As Ahmaud Arbery’s mother, Wonda Cooper’s view encompassed what most people seeing the video said: “My son was killed in the streets as he was run down and chased by two vehicles and nobody went to jail. They got to go home and my baby was placed in a body bag.”

The disturbing video that emerged May 5 shows Ahmaud Arbery jogging down a narrow road in Brunswick, Ga., in broad daylight, when he is confronted by the two armed men. As Arbery jogs, Travis McMichael can be seen waiting for him in the road with a shotgun, while his father stands in the back of a pickup truck with a revolver. After a brief confrontation, Arbery is shot at 3 times.

The video was filmed by a third white man, William Bryan, an accomplice to the murder who, as of May 9, still has not been charged or arrested.
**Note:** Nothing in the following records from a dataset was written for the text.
$ cat src/rtl/pmp_formal_pkg.sv
`default_nettype none
// ----------------------------------------------------------------------------
// pmp_formal_pkg : shared types for the arbitrated PMP check path
// Revision: 1.0
// ----------------------------------------------------------------------------
package pmp_formal_pkg;

  // Local stand-ins for the riscv privilege / PMP access encodings
  typedef logic [1:0] priv_lvl_t;
  typedef logic [2:0] pmp_access_t;

  localparam priv_lvl_t   c_PRIV_U      = 2'b00;
  localparam priv_lvl_t   c_PRIV_S      = 2'b01;
  localparam priv_lvl_t   c_PRIV_M      = 2'b11;
  localparam pmp_access_t c_ACCESS_NONE  = 3'b000;
  localparam pmp_access_t c_ACCESS_READ  = 3'b001;
  localparam pmp_access_t c_ACCESS_WRITE = 3'b010;
  localparam pmp_access_t c_ACCESS_EXEC  = 3'b100;

  typedef enum logic {
    PMP_REQ_IF  = 1'b0,
    PMP_REQ_LSU = 1'b1
  } last_grant_t;

  typedef struct packed {
    logic valid;
    logic allow;
    logic store;
  } pmp_check_rsp_t;

endpackage : pmp_formal_pkg
`default_nettype wire

$ cat src/rtl/pmp_rr_arb2.sv
`default_nettype none
// ----------------------------------------------------------------------------
// pmp_rr_arb2 : two-input round-robin grant, IF vs LSU, with enable gate
// Revision: 1.0
// ----------------------------------------------------------------------------
module pmp_rr_arb2
  import pmp_formal_pkg::*;
(
  input  logic clk_i,
  input  logic rst_i,
  input  logic en_i,
  input  logic req_if_i,
  input  logic req_lsu_i,
  output logic gnt_if_o,
  output logic gnt_lsu_o
);

  last_grant_t r_last;

  // On conflict the requester not served last time wins
  always_comb begin
    gnt_if_o  = 1'b0;
    gnt_lsu_o = 1'b0;
    if (en_i) begin
      if (req_if_i && req_lsu_i) begin
        if (r_last == PMP_REQ_LSU) gnt_if_o  = 1'b1;
        else                       gnt_lsu_o = 1'b1;
      end else begin
        gnt_if_o  = req_if_i;
        gnt_lsu_o = req_lsu_i;
      end
    end
  end

  always_ff @(posedge clk_i) begin
    if (rst_i) begin
      r_last <= PMP_REQ_LSU;
    end else if (gnt_if_o) begin
      r_last <= PMP_REQ_IF;
    end else if (gnt_lsu_o) begin
      r_last <= PMP_REQ_LSU;
    end
  end

endmodule : pmp_rr_arb2
`default_nettype wire

$ cat src/rtl/pmp_check_arb.sv
`default_nettype none
// ----------------------------------------------------------------------------
// pmp_check_arb : shares one combinational pmp checker between IF and LSU
// Revision: 1.0
// ----------------------------------------------------------------------------
module pmp_check_arb
  import pmp_formal_pkg::*;
#(
  parameter int PLEN  = 34,
  parameter int CNT_W = 16
) (
  input  logic              clk_i,
  input  logic              rst_i,
  input  logic              if_req_valid_i,
  output logic              if_req_ready_o,
  input  logic [PLEN-1:0]   if_req_paddr_i,
  input  logic [1:0]        if_req_priv_i,
  output logic              if_rsp_valid_o,
  input  logic              if_rsp_ready_i,
  output logic              if_rsp_allow_o,
  input  logic              lsu_req_valid_i,
  output logic              lsu_req_ready_o,
  input  logic [PLEN-1:0]   lsu_req_paddr_i,
  input  logic [1:0]        lsu_req_priv_i,
  input  logic              lsu_req_store_i,
  output logic              lsu_rsp_valid_o,
  input  logic              lsu_rsp_ready_i,
  output logic              lsu_rsp_allow_o,
  output logic              lsu_rsp_store_o,
  output logic [PLEN-1:0]   pmp_addr_o,
  output logic [1:0]        pmp_priv_o,
  output logic [2:0]        pmp_access_o,
  input  logic              pmp_allow_i,
  input  logic              cfg_write_i,
  output logic [CNT_W-1:0]  deny_cnt_if_o,
  output logic [CNT_W-1:0]  deny_cnt_lsu_o
);

  pmp_check_rsp_t   r_if_rsp;
  pmp_check_rsp_t   r_lsu_rsp;
  logic [CNT_W-1:0] r_deny_if;
  logic [CNT_W-1:0] r_deny_lsu;

  logic w_if_free, w_lsu_free, w_arb_en;
  logic w_gnt_if, w_gnt_lsu;

  // A full slot that is being popped this cycle may be refilled at the edge
  assign w_if_free  = !r_if_rsp.valid  || if_rsp_ready_i;
  assign w_lsu_free = !r_lsu_rsp.valid || lsu_rsp_ready_i;
  assign w_arb_en   = !cfg_write_i && !rst_i;

  pmp_rr_arb2 u_arb (
    .clk_i     (clk_i),
    .rst_i     (rst_i),
    .en_i      (w_arb_en),
    .req_if_i  (if_req_valid_i  && w_if_free),
    .req_lsu_i (lsu_req_valid_i && w_lsu_free),
    .gnt_if_o  (w_gnt_if),
    .gnt_lsu_o (w_gnt_lsu)
  );

  assign if_req_ready_o  = w_gnt_if;
  assign lsu_req_ready_o = w_gnt_lsu;

  always_comb begin
    pmp_addr_o   = '0;
    pmp_priv_o   = '0;
    pmp_access_o = c_ACCESS_NONE;
    if (w_gnt_if) begin
      pmp_addr_o   = if_req_paddr_i;
      pmp_priv_o   = if_req_priv_i;
      pmp_access_o = c_ACCESS_EXEC;
    end else if (w_gnt_lsu) begin
      pmp_addr_o   = lsu_req_paddr_i;
      pmp_priv_o   = lsu_req_priv_i;
      pmp_access_o = lsu_req_store_i ? c_ACCESS_WRITE : c_ACCESS_READ;
    end
  end

  always_ff @(posedge clk_i) begin
    if (rst_i) begin
      r_if_rsp  <= '0;
      r_lsu_rsp <= '0;
    end else begin
      if (w_gnt_if) begin
        r_if_rsp <= '{valid: 1'b1, allow: pmp_allow_i, store: 1'b0};
      end else if (if_rsp_ready_i) begin
        r_if_rsp.valid <= 1'b0;
      end
      if (w_gnt_lsu) begin
        r_lsu_rsp <= '{valid: 1'b1, allow: pmp_allow_i, store: lsu_req_store_i};
      end else if (lsu_rsp_ready_i) begin
        r_lsu_rsp.valid <= 1'b0;
      end
    end
  end

  // Saturating deny counters, cleared only by reset
  always_ff @(posedge clk_i) begin
    if (rst_i) begin
      r_deny_if  <= '0;
      r_deny_lsu <= '0;
    end else begin
      if (w_gnt_if && !pmp_allow_i && (r_deny_if != '1)) begin
        r_deny_if <= r_deny_if + 1'b1;
      end
      if (w_gnt_lsu && !pmp_allow_i && (r_deny_lsu != '1)) begin
        r_deny_lsu <= r_deny_lsu + 1'b1;
      end
    end
  end

  assign if_rsp_valid_o  = r_if_rsp.valid;
  assign if_rsp_allow_o  = r_if_rsp.allow;
  assign lsu_rsp_valid_o = r_lsu_rsp.valid;
  assign lsu_rsp_allow_o = r_lsu_rsp.allow;
  assign lsu_rsp_store_o = r_lsu_rsp.store;
  assign deny_cnt_if_o   = r_deny_if;
  assign deny_cnt_lsu_o  = r_deny_lsu;

endmodule : pmp_check_arb
`default_nettype wire

$ cat config.mk
export PLATFORM = sky130hd
export DESIGN_NAME = pmp_check_arb
export DESIGN_NICKNAME = d
export VERILOG_FILES = /design/src/rtl/pmp_formal_pkg.sv /design/src/rtl/pmp_rr_arb2.sv /design/src/rtl/pmp_check_arb.sv
export SDC_FILE = /design/constraint.sdc
export NUM_CORES = 1
export LEC_CHECK = 0
export ABC_AREA = 0
export BUFFER_PORTS_ARGS = -buffer_cell sky130_fd_sc_hd__buf_2
export CAP_MARGIN = 20
export CORE_MARGIN = 3
export CORE_UTILIZATION = 40
export DETAILED_ROUTE_END_ITERATION = 8
export GPL_ROUTABILITY_DRIVEN = 0
export GPL_TIMING_DRIVEN = 1
export PLACE_DENSITY_LB_ADDON = 0.1
export SYNTH_ARGS = -nofsm -noshare
export SYNTH_HDL_FRONTEND = slang
export SYNTH_SLANG_ARGS = --single-unit
$ cat constraint.sdc
create_clock -name clk_i -period 2.33 [get_ports clk_i]
set_input_delay 0.233 -clock clk_i [delete_from_list [all_inputs] [get_ports clk_i]]
set_output_delay 0.233 -clock clk_i [all_outputs]
set_load 0.05 [all_outputs]
**Word level (Yosys, flattened, before mapping)**

Index checks and enable logic that the tools add are counted.

- Add/sub/neg operators: 2
- Equal/unequal tests: 2
- Mux-type cells: 19
- Reduce and logical (&&, ||, !) cells: 18

Operators with widths:

| cell | count |
|---|---|
| 34-bit two-way mux | 2 |
| 16-bit by 1-bit adder with 16-bit output, second input constant | 2 |
| 16-bit inequality test, second input constant | 2 |
| 1-bit two-way mux | 12 |
| 1-bit logical AND | 8 |
| 2-bit two-way mux | 4 |
| 2-bit nonzero test | 3 |
| 1-bit zero test | 5 |
| 3-bit two-way mux | 1 |
| 1-bit logical OR | 2 |

- Bits in registers: 38
- Output and inout bits: 78
- Word-level logic and storage cells: 49

**Depth between registers and ports, before layout**

Gate-level depths: netlist of the first run.

- Depth after elaboration: 8
- Gate-level depth with buffers: 8

**Modules after synthesis**

Synthesis of the first run repeated with hierarchy kept, for this count alone.

- Cell total of the unflattened synthesis: 266
- Area, all modules: 2287.2 sq um

By module, submodules not included:

| module | times used | cells each | area an instance (sq um) | sequential area each (sq um) |
|---|---|---|---|---|
| pmp_check_arb | 1 | 258 | 2228.4 | 740.7 |
| pmp_rr_arb2 | 1 | 8 | 58.8 | 20.0 |

**Worst setup path after synthesis of the first run**

No wires, ideal clock.

- Kind: register to output
- Start: register r_lsu_rsp, in the netlist lsu_rsp_valid_o
- End: output pmp_addr_o[26]
- Arrival time: 2.230 ns
- Setup slack: -0.133 ns
- Cell stages (with the launch flop): 7
- Path buffers: 2
- Cells stage by stage: dfxtp_1 -> nand2b_4 -> a311oi_2 -> and2_1 -> buf_2 -> buf_2 -> a22o_1

RTL lines:

| element | RTL line | RTL |
|---|---|---|
| from (decl) | pmp_check_arb.sv:40 | `pmp_check_rsp_t r_lsu_rsp;` |
| from (signal assigned) | pmp_check_arb.sv:91 | `r_lsu_rsp <= '{valid: 1'b1, allow: pmp_allow_i, store: lsu_req_store_i};` |
| 1-bit zero test | pmp_check_arb.sv:49 | `assign w_lsu_free = !r_lsu_rsp.valid \|\| lsu_rsp_ready_i;` |
| 1-bit logical OR | pmp_check_arb.sv:49 |  |
| 1-bit logical AND | pmp_check_arb.sv:57 | `.req_lsu_i (lsu_req_valid_i && w_lsu_free),` |
| 1-bit logical AND | pmp_rr_arb2.sv:25 | `if (req_if_i && req_lsu_i) begin` |
| 1-bit two-way mux | pmp_rr_arb2.sv:25 |  |
| 1-bit two-way mux | pmp_rr_arb2.sv:24 | `if (en_i) begin` |
| via if_req_ready_o | pmp_check_arb.sv:15 | `output logic if_req_ready_o,` |
| 34-bit two-way mux | pmp_check_arb.sv:69 | `if (w_gnt_if) begin` |
| to (decl) | pmp_check_arb.sv:30 | `output logic [PLEN-1:0] pmp_addr_o,` |

The timed path passes the listed nets, and every way through them passes these cells.

**Worst setup path after layout of the first run**

- Start: register r_if_rsp, in the netlist if_rsp_valid_o
- End: output pmp_addr_o[5]

- Word-level cells in the longest chain between the ends: 8

Ends and longest elaborated chain:

| element | RTL line | RTL |
|---|---|---|
| from (decl) | pmp_check_arb.sv:39 | `pmp_check_rsp_t r_if_rsp;` |
| from (signal assigned) | pmp_check_arb.sv:86 | `r_if_rsp <= '{valid: 1'b1, allow: pmp_allow_i, store: 1'b0};` |
| 1-bit zero test (*) | pmp_check_arb.sv:48 | `assign w_if_free = !r_if_rsp.valid \|\| if_rsp_ready_i;` |
| 1-bit logical OR (*) | pmp_check_arb.sv:48 |  |
| 1-bit logical AND (*) | pmp_check_arb.sv:56 | `.req_if_i (if_req_valid_i && w_if_free),` |
| 1-bit logical AND | pmp_rr_arb2.sv:25 |  |
| 1-bit two-way mux | pmp_rr_arb2.sv:25 |  |
| 1-bit two-way mux | pmp_rr_arb2.sv:24 |  |
| 34-bit two-way mux | pmp_check_arb.sv:73 | `end else if (w_gnt_lsu) begin` |
| 34-bit two-way mux (*) | pmp_check_arb.sv:69 |  |

Mark *: on every way between the ends. The rest lies on a longest branch, timed or not.

==> results of run 1 <==
## area by class of cell
| type | instances | area [um2] | share of cell area, % |
|---|---|---|---|
| Multi-Input combinational cell | 209 | 1460 | 44.2 |
| Timing Repair Buffer | 165 | 862 | 26.1 |
| Sequential cell | 38 | 763 | 23.1 |
| Tap cell | 72 | 90.1 | 2.73 |
| Clock buffer | 7 | 86.3 | 2.62 |
| Inverter | 9 | 33.8 | 1.02 |
| Clock inverter | 1 | 5.00 | 0.152 |
## state kept, by name, summed over array words and instances, names as in the netlist
register / cells
deny_cnt_if_o: 16
deny_cnt_lsu_o: 16
if_rsp_allow_o: 1
if_rsp_valid_o: 1
lsu_rsp_allow_o: 1
lsu_rsp_store_o: 1
lsu_rsp_valid_o: 1
u_arb.r_last: 1
## metrics by stage
step | hold slack [ps] | setup slack, ps | util [%]
2_1_floorplan | 369 | 122 | -
3_3_place_gp | 442 | 353 | 57.4
3_5_place_dp | 446 | 304 | 57.4
4_1_cts | 217 | 87.6 | 59.0
5_1_grt | 236 | 33.7 | 59.2
6_report | 217 | 151 | 59.2
## power by group through the flow
stage / sequential (mW) / combinational (mW) / clock (mW)
2_1_floorplan: 0.686 / 0.194 / 0
3_3_place_gp: 0.672 / 0.325 / 0
3_5_place_dp: 0.672 / 0.327 / 0
4_1_cts: 0.657 / 0.328 / 0.486
5_1_grt: 0.658 / 0.349 / 0.510
6_report: 0.657 / 0.329 / 0.472
## worst max-delay path: cells and delay by family, from the launching register on
family	cells	cell delay (ps)
compound gates	1	180
buf+inv	3	530
flops	1	330
simple gates	3	600
## logic make-up after synthesis
| logic type | synth area share (%) |
|---|---|
| compound gates | 26.1 |
| xor+xnor | 3.00 |
| fa+ha+maj | 1.07 |
| buf+inv | 6.05 |
| flops | 32.5 |
| mux | 2.68 |
| simple gates | 28.5 |
## metal layers
layer | vias up | global-route usage (%) | wire (um) | part of all wire [%]
met2 | 98 | 37.7 | 3850 | 50
met5 | - | 0 | 0 | 0
met3 | 12 | 4.99 | 732 | 9.4
met4 | 0 | 5.65 | 108 | 1.4
met1 | 1264 | 24.9 | 3070 | 40
li1 | 1358 | - | - | -
## worst max-delay path by stage
| stage | start | to | slack, ps |
|---|---|---|---|
| after global routing | if_rsp_valid_o$_SDFFE_PP0P_ | pmp_addr_o[5] | 30 |
| after detailed placement | lsu_rsp_ready_i | deny_cnt_if_o[13]$_SDFFE_PP0P_ | 300 |
| after CTS | if_rsp_valid_o$_SDFFE_PP0P_ | pmp_addr_o[5] | 90 |
| final | if_rsp_valid_o$_SDFFE_PP0P_ | pmp_addr_o[5] | 150 |
| after floorplan | if_rsp_valid_o$_SDFFE_PP0P_ | pmp_access_o[1] | 120 |
| after global placement | lsu_rsp_ready_i | deny_cnt_if_o[7]$_SDFFE_PP0P_ | 350 |
## placed cells by master, fill, tap and decap left out, drive strengths merged, types with 7 or more instances in the layout
cell / Yosys / final
a21oi: 19 / 19
a22o: 36 / 36
buf: 10 / 164
clkbuf: 13 / 8
dfxtp: 38 / 38
inv: 9 / 9
nand2: 16 / 16
nand3: 12 / 12
nand4: 8 / 8
nor2: 22 / 22
nor4: 7 / 7
o21ai: 7 / 7
o31ai: 11 / 11
or4: 10 / 10
xnor2: 8 / 8
==> impl_metrics.env, run 1 <==
export IMPL_finalMaxSlewViolations=0
export IMPL_wl_per_cell_um=15.5
export IMPL_htree_levels=2
export IMPL_slowest_stage="dfxtp_2"
export IMPL_synth_top_cells_by_count="38 x dfxtp_1, 36 x a22o_1, 21 x nor2_1"
export IMPL_die_w_um=82.4
export IMPL_drive_above_1_share_pct=48.3
export IMPL_nNetsFinal=511
export IMPL_dp_hpwl_um=5900
export IMPL_vdd_drop_max_mv=0.264
export IMPL_combPwrFrac_pct=22.6
export IMPL_relSlewSlack_pct=60.1
export IMPL_power_density_nw_per_um2=442
export IMPL_cts_hold_buf=0
export IMPL_placed_area_um2=3200
export IMPL_grt_util_all_layers_pct=21.0
export IMPL_whs_endpoint="lsu_rsp_store_o$_SDFFE_PP0P_"
export IMPL_grt_max_degree=40
export IMPL_crit_fanout=39
export IMPL_fill_cells=548
export IMPL_instances_no_fill=501
export IMPL_start_util_pct=41.9
export IMPL_clkLatencyLatePin_ps=290
export IMPL_reg2reg_to="deny_cnt_if_o[13]$_SDFFE_PP0P_"
export IMPL_cts_sinks=38
export IMPL_drt_iter0_drc=99
export IMPL_required_ps=2100
export IMPL_cts_resized=0
export IMPL_hp_start="lsu_req_store_i"
export IMPL_start_kind="flop"
export IMPL_routed_wl_um=7760
export IMPL_max_freq_mhz=459
export IMPL_worstMarginPinSlew_ps=593
export IMPL_regToRegStartpoint="if_rsp_valid_o$_SDFFE_PP0P_"
export IMPL_ys_dominant_reg_cell="dfxtp_1"
export IMPL_synth_edff_count=0
export IMPL_min_path_type="input pin to flop"
export IMPL_clkPwrFrac_pct=32.4
export IMPL_netlist_area_um2=2340
export IMPL_setup_tns_ps=0
export IMPL_dp_cells=493
export IMPL_async_reset_ff_share_pct=0
export IMPL_leakagePower_nw=1.59
export IMPL_clockBufferDepth=2
export IMPL_grt_overflow=0
export IMPL_synth_avg_cell_area_um2=8.38
export IMPL_ys_warn_count=0
export IMPL_ff2ff_path_depth=5
export IMPL_drt_vias_per_instance=5.45
export IMPL_die_y_um=82.4
export IMPL_switching_share_pct=31.1
export IMPL_rsz0062_at_grt="no"
export IMPL_worstSetupPathType="flop to output port"
export IMPL_slowest_delay_ps=330
export IMPL_clockRootBuffer="clkbuf_8"
export IMPL_fin_area_um2=3300
export IMPL_drcViolationCount=0
export IMPL_synth_nets=362
export IMPL_area_growth_pct=41.2
export IMPL_r2r_slack_ps=370
export IMPL_synth_top_area_share_pct=32.5
export IMPL_power_mw=1.46
export IMPL_hold_depth=3
export IMPL_power_switching_mw=0.454
export IMPL_period_minus_slack_ps=2180
export IMPL_cts_buffers=5
export IMPL_p_seq_share_pct=45.1
export IMPL_cts_tree="built"
export IMPL_min_period_over_period_pct=93.5
export IMPL_dr_pass1_iters=4
export IMPL_io_pins=159
export IMPL_antenna_found_initial=0
export IMPL_setup_viol=0
export IMPL_skew_ps=2.75
export IMPL_diodes=0
export IMPL_seq_area_frac_synth_pct=32.5
export IMPL_num_vias=2732
export IMPL_synth_most_common_cell="dfxtp_1"
export IMPL_first_global_vias=2270
export IMPL_fp_coreArea_um2=5570
export IMPL_io_buffers=158
export IMPL_postRouteAntennaNets=0
export IMPL_yosys_top_cells_area="dfxtp_1 33%, a22o_1 13%, a21oi_1 4.1%"
export IMPL_num_rows=27
export IMPL_ys_types=50
export IMPL_yosys_area_top_type="dfxtp_1"
export IMPL_cap_violations=0
export IMPL_arrival_ps=1950
export IMPL_syn_inst=279
export IMPL_end_kind="output port"
export IMPL_die_area_um2=6800
export IMPL_grt_pass1_wl_um=11000
export IMPL_synth_seq_cells=38
export IMPL_path_clk_slew_ps=70
export IMPL_crit_chain="nor2b_4 > nor2_1 > or2_4 > inv_2 > buf_12 > a22o_1 > buf_2"
export IMPL_p_int_mw=1.00
export IMPL_final_hold_violation_count=0
export IMPL_status="completed"
export IMPL_postCtsSetupRepairBufs=0
No activity file was read; power rests on OpenSTA's default activity.
==> inputs of run 2 (changes only) <==
- RECOVER_POWER: default -> 50
==> run 2 against run 1 <==
Against the previous run: count of clock-buffer cells in the layout is the same; fmax rose by 0.26%; via count grew 0.77%; global-route usage unchanged; worst setup slack improved by 5.6 ps; critical path type unchanged; highest routed layer unchanged.
==> impl_metrics.env, run 2 (synthesis results as in run 1) <==
export IMPL_most_common_layout_cells="119 x buf_2, 39 x clkbuf_1, 36 x dfxtp_1"
export IMPL_fin_area_um2=3240
export IMPL_clockRootBuffer="clkbuf_8"
export IMPL_vdd_drop_max_mv=0.263
export IMPL_power_density_nw_per_um2=449
export IMPL_finalMaxSlewViolations=0
export IMPL_drcViolationCount=0
export IMPL_final_hold_violation_count=0
export IMPL_num_rows=27
export IMPL_min_path_type="input pin to flop"
export IMPL_holdWs_ps=219
export IMPL_regToRegStartpoint="deny_cnt_lsu_o[0]$_SDFFE_PP0P_"
export IMPL_ff2ff_path_depth=6
export IMPL_hp_start="lsu_req_store_i"
export IMPL_relSlewSlack_pct=48.9
export IMPL_max_freq_mhz=460
export IMPL_fin_util_pct=58.1
export IMPL_start_kind="flop"
export IMPL_crit_fanout=18
export IMPL_status="completed"
export IMPL_die_y_um=82.4
export IMPL_antenna_found_initial=0
export IMPL_io_buffers=158
export IMPL_area_growth_pct=38.6
export IMPL_htree_levels=2
export IMPL_num_vias=2753
export IMPL_cts_resized=0
export IMPL_clkLatencyLatePin_ps=290
export IMPL_cts_hold_buf=0
export IMPL_skew_ps=3.46
export IMPL_placed_area_um2=3200
export IMPL_fill_cells=571
export IMPL_dr_pass1_iters=4
export IMPL_postCtsSetupRepairBufs=0
export IMPL_drt_vias_per_instance=5.50
export IMPL_end_kind="output port"
export IMPL_setup_viol=0
export IMPL_routed_wl_um=7760
export IMPL_io_pins=159
export IMPL_first_global_vias=2270
export IMPL_critical_path_endpoint="pmp_addr_o[5]"
export IMPL_cts_sinks=38
export IMPL_grt_max_degree=40
export IMPL_fp_coreArea_um2=5570
export IMPL_die_area_um2=6800
export IMPL_wl_per_cell_um=15.5
export IMPL_drive_above_1_share_pct=38.9
export IMPL_reg2reg_to="deny_cnt_lsu_o[0]$_SDFFE_PP0P_"
export IMPL_cts_tree="built"
export IMPL_drt_iter0_drc=72
export IMPL_cts_buffers=5
export IMPL_path_clk_slew_ps=70
export IMPL_multi_input_area_um2=1450
export IMPL_nNetsFinal=511
export IMPL_grt_pass1_wl_um=11000
export IMPL_period_minus_slack_ps=2170
export IMPL_dp_hpwl_um=5900
export IMPL_cap_violations=0
export IMPL_r2r_slack_ps=360
export IMPL_worstSetupPathType="flop to output port"
export IMPL_start_util_pct=41.9
export IMPL_critPathLaunch="if_rsp_valid_o$_SDFFE_PP0P_"
export IMPL_diodes=0
export IMPL_postRouteAntennaNets=0
export IMPL_clockBufferDepth=2
export IMPL_grt_util_all_layers_pct=21.0
export IMPL_setup_tns_ps=0
export IMPL_power_mw=1.46
export IMPL_die_w_um=82.4
export IMPL_required_ps=2100
export IMPL_layout_commonest_cell="buf_2"
export IMPL_rsz0062_at_grt="no"
export IMPL_ff_latch_area_um2=763
export IMPL_min_period_over_period_pct=93.3
export IMPL_grt_overflow=0
export IMPL_worstMarginPinSlew_ps=760
export IMPL_arrival_ps=1940
export IMPL_leakagePower_nw=1.41
==> run 2: metal layers <==
layer	track usage (%)	vias up	wire (um)
met2	37.7	104	3850
met5	0	-	0
met1	24.9	1280	3060
met4	5.65	0	107
met3	4.99	10	741
li1	-	1359	-
==> run 2: power by group <==
group          switching (mW)  internal, mW  leakage, nW  total (mW)
clock                   0.231         0.239       0.0482       0.470
combinational           0.217         0.111         1.05       0.328
sequential            0.00355         0.654        0.307       0.657
==> run 2: worst min path at each step <==
stage,depth (start not counted),to,slack (ps)
5_1_grt,3,lsu_rsp_store_o$_SDFFE_PP0P_,240
4_1_cts,3,lsu_rsp_store_o$_SDFFE_PP0P_,220
3_3_place_gp,2,lsu_rsp_allow_o$_SDFFE_PP0P_,440
3_5_place_dp,2,lsu_rsp_allow_o$_SDFFE_PP0P_,450
6_report,3,lsu_rsp_store_o$_SDFFE_PP0P_,220
2_1_floorplan,2,lsu_rsp_allow_o$_SDFFE_PP0P_,370
==> run 2: area by class of cell <==
type                            count  area share, %
Clock inverter                      1          0.154
Multi-Input combinational cell    209           44.7
Timing Repair Buffer              165           25.1
Inverter                            9           1.04
Tap cell                           72           2.78
Clock buffer                        7           2.67
Sequential cell                    38           23.6
==> run 2: worst max-delay path: stages (launching register included) <==
cell and delay (ps):
dfxtp_2 320, nor2b_4 140, a311oi_2 320, and2_1 210, buf_4 230, a22o_1 170, buf_2 270
==> run 2: through the flow <==
step | setup slack [ps] | cells
floorplan | 122 | 279
global placement | 353 | 493
detailed placement | 304 | 493
CTS | 87.6 | 501
global route | 37.5 | 501
finish | 156 | 501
The Brunswick police admit having had a copy of the shocking video since February. Before May 7, no charges of any kind had been filed against the McMichaels, who claimed they chased Arbery because he “looked like a burglary suspect.”

The 2020 Ahmaud Arbery murder is not only reminiscent of the 2012 Trayvon Martin murder, it echos the 1955 murder of Emmitt Till. The three lynchings are examples of what political prisoner Mumia Abu-Jamal explains in his 2017 book, “Have Black Lives Ever Mattered.”

In the chapter titled “To Protect and Serve Whom? Reforms? Or Revolutionary Change,” Mumia writes about the proposed solutions offered by Dr. Huey P. Newton, Minister of Defense of the Black Panther Party. Newton wrote several articles proposing how we might totally transform “American Policing.” In the tail end of the fiery 1960s and chilling 1970s, Newton’s articles followed years of on-the-ground organizing, demanding not “community policing,” but “community control over the police.”

Until this capitalist system — which needs tools like racism to keep us divided in order to facilitate the super exploitation of Black and Brown peoples — is discarded, these lynchings will, unfortunately, continue.

Part of that fight to change society includes fighting for our demands.

We should demand from this racist system that any communities of color, which have been victimized by police murder, should have the right, and be given the resources, to replace the existing police force in their communities with one of their own making, hiring trusted members from their communities — a police force controlled and created by them.

In addition, to protect all people of color no matter where they live, laws protecting victims of racist terror and murder cannot go unenforced and must fall under a stricter set of guidelines with regard to criminal justice. There should be immediate arrests when people of color are murdered by racists or police or Immigration and Customs Enforcement or any other state or local criminal justice agency.

And those complicit in those crimes, including criminal justice officials from cops to judges who ignore racist homicides, must also be charged as criminals.

We know that these demands cannot be met by the system unless they are forced upon it by a powerful and militant movement.

In 2013, sparked by the killing of Trayvon Martin, the Malcolm X Grassroots Movement released a 2012 annual report titled, “The Extrajudicial Killings of 313 Black People Killed by Police, Security Guards and Vigilantes in the United States,” finding that a Black person is killed every 28 hours. This report inspired further research that found from the years 2013 to 2018, an average of 1,000 people are killed yearly by the police. Black men and Native Americans held the highest percentage. Has this number changed?

Again, out of anger and rage we mobilize for justice for another Black man brutally killed by a retired police thug and his son, who were initially given a pass, sent home to a good night’s rest and a pat on the shoulder for a job well done.

If our progressive movement, its organizations and activists fighting for social and economic justice come together in unity and solidarity with people of color fighting for liberation and self-determination, we can move mountains.

It’s going to take millions of people taking action against this problem of police terror, not only when these incidents happen. We have to be ready at all times. In this time of COVID-19, we need to look for other ways to engage our communities in the fight to tear down this existing criminal justice system and replace it with a system that truly “protects and serves,” not the racists nor the system that enables them, but the people.